↓

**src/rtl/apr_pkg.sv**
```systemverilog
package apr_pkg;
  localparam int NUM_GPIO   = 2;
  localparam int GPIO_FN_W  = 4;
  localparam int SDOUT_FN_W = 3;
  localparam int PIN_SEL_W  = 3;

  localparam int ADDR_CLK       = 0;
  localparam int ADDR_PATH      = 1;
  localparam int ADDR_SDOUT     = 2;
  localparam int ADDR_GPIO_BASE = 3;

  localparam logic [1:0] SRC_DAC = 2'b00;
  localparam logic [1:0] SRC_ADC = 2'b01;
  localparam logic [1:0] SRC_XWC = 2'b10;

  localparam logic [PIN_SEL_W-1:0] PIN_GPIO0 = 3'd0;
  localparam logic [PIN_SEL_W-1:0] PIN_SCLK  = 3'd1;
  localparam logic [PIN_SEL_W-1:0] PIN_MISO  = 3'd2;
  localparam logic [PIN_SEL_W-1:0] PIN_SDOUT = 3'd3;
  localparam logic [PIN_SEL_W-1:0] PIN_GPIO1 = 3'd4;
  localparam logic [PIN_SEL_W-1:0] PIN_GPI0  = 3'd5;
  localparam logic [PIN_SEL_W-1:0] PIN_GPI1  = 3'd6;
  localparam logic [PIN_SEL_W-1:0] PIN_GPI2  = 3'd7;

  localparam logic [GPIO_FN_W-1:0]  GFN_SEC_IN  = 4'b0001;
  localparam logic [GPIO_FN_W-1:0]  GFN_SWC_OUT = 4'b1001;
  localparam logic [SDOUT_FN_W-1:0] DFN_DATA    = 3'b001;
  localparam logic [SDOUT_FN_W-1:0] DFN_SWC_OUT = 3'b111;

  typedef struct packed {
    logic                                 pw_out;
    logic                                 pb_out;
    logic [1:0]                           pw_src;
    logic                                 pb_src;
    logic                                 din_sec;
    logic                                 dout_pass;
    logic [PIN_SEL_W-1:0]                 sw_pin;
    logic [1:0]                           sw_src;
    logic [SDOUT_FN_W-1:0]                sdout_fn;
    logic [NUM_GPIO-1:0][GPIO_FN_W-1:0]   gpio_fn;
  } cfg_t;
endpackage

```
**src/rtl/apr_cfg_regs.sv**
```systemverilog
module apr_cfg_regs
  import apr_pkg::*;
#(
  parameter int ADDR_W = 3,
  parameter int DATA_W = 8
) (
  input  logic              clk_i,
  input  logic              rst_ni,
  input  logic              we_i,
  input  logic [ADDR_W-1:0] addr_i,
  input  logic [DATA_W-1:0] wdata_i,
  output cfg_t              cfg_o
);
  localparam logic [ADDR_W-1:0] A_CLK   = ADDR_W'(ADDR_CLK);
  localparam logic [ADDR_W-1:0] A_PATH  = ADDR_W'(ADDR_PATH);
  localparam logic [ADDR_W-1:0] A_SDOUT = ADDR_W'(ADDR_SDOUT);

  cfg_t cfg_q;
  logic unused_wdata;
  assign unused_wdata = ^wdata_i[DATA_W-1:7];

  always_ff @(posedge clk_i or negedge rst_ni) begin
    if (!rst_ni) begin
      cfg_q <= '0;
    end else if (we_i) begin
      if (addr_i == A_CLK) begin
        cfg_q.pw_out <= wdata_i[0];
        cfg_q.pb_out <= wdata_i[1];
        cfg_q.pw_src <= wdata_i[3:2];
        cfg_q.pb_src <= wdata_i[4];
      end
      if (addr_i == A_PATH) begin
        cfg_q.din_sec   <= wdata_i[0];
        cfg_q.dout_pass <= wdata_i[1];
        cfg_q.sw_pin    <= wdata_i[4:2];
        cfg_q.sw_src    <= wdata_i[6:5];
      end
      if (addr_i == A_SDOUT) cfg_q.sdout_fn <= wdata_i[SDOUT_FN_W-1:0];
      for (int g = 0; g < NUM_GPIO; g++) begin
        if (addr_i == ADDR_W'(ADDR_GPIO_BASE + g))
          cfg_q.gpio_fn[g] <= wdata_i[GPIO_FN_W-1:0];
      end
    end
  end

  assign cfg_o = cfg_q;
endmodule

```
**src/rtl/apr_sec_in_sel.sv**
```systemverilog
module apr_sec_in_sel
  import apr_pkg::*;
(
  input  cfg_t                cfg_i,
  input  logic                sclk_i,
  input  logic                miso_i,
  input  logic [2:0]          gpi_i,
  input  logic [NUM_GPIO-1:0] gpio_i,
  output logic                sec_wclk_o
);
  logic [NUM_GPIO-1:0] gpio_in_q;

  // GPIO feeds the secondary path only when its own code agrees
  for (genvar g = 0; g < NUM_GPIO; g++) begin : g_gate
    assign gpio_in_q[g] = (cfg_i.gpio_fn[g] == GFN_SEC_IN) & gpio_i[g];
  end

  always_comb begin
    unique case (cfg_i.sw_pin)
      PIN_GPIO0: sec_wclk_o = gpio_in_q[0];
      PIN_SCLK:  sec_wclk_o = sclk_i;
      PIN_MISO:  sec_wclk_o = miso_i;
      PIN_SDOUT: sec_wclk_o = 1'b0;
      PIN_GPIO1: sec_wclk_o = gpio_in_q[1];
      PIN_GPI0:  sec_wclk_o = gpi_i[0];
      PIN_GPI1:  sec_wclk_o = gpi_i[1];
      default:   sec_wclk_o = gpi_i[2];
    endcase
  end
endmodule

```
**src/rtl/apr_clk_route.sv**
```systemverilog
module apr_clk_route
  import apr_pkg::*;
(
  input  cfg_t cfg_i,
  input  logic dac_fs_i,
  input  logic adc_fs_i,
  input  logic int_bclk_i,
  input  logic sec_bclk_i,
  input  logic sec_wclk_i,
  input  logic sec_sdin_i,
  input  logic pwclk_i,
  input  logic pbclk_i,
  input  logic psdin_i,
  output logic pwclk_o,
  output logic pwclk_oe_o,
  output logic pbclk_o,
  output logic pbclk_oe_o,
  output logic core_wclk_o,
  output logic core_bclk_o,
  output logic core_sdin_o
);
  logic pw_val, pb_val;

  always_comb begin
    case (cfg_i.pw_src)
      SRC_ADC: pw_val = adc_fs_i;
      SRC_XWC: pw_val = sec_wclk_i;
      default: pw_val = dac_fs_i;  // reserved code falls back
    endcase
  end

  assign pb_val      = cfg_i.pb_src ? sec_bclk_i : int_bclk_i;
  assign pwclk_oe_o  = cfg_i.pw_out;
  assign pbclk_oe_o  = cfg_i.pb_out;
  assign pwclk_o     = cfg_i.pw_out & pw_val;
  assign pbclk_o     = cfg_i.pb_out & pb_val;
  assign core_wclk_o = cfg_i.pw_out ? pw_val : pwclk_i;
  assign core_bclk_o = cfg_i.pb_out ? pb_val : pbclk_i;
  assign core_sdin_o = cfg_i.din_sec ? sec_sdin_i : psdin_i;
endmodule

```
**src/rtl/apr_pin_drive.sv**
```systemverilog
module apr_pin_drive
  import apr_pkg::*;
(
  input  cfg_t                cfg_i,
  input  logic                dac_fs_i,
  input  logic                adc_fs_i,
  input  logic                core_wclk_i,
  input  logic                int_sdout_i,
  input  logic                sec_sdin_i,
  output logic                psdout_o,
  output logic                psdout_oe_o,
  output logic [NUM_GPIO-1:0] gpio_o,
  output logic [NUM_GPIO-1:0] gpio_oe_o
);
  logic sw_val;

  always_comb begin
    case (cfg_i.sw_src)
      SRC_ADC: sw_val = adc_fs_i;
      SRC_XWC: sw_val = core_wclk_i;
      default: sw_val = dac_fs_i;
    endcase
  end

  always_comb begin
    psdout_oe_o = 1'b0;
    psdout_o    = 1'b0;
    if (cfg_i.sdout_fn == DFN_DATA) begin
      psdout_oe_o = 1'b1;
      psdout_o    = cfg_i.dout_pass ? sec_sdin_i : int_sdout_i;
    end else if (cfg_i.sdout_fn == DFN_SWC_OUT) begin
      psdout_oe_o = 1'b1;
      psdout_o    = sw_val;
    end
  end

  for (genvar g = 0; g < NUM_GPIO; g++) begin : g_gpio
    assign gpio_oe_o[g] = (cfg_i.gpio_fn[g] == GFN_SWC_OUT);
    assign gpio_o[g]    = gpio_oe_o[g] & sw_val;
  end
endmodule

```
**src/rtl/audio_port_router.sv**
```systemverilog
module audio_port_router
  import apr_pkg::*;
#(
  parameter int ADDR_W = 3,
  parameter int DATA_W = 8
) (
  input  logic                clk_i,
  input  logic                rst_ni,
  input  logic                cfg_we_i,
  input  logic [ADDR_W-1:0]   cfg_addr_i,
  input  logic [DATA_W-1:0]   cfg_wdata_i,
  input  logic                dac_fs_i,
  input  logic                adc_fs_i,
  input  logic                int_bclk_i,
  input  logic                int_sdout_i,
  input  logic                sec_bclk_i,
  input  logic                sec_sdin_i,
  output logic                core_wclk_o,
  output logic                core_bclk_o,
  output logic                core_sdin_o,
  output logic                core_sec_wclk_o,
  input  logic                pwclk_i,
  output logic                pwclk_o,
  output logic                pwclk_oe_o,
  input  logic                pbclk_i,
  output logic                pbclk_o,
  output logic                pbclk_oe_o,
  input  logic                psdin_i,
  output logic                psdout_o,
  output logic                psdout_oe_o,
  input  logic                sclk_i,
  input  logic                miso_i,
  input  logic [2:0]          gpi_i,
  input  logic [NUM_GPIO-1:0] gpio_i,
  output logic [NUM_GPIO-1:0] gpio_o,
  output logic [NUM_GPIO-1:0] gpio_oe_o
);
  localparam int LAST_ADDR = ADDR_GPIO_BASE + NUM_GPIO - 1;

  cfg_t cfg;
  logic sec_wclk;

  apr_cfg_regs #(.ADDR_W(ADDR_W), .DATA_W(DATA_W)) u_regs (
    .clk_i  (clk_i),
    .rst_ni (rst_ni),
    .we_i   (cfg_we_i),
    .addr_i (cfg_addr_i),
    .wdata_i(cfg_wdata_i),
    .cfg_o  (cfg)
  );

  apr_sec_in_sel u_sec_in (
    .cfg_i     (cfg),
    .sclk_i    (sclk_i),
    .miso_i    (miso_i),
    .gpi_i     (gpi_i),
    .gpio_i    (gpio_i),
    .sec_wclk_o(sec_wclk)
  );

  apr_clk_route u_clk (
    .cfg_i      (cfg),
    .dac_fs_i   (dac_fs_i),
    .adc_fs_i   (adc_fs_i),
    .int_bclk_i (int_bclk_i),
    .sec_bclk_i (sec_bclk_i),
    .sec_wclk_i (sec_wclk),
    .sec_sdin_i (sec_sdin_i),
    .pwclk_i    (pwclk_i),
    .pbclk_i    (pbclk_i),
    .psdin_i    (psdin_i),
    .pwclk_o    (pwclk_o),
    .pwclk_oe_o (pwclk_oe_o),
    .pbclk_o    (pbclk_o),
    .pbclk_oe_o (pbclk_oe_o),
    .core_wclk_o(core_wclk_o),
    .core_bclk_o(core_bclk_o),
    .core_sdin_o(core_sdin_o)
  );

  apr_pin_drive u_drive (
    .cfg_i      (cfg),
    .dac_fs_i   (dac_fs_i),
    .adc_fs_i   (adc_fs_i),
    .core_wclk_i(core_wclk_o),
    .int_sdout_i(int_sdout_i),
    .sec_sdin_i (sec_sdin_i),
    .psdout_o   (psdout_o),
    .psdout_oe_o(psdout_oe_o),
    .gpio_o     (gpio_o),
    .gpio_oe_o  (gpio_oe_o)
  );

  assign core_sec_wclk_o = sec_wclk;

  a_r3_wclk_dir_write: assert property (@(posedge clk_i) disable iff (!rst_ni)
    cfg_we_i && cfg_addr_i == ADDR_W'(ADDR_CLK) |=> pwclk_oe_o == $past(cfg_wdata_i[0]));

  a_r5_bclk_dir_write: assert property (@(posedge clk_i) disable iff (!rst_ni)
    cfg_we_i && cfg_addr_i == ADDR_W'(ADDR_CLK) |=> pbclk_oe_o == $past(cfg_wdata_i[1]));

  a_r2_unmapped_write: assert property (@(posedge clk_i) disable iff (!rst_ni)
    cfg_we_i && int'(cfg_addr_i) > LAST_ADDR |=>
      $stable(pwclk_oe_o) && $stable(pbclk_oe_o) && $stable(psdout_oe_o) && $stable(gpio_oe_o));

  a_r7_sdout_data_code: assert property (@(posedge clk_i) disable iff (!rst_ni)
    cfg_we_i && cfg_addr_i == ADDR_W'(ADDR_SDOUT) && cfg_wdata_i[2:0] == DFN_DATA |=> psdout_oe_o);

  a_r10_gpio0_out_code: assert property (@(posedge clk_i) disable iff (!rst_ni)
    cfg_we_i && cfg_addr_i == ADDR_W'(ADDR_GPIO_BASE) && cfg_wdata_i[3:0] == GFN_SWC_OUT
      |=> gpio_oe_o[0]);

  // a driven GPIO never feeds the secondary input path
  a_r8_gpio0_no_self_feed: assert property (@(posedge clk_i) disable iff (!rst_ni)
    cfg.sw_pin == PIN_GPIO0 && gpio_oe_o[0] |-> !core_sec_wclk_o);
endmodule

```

↑

Look over the entries above and say how many lines contain "past"; give only the number.

2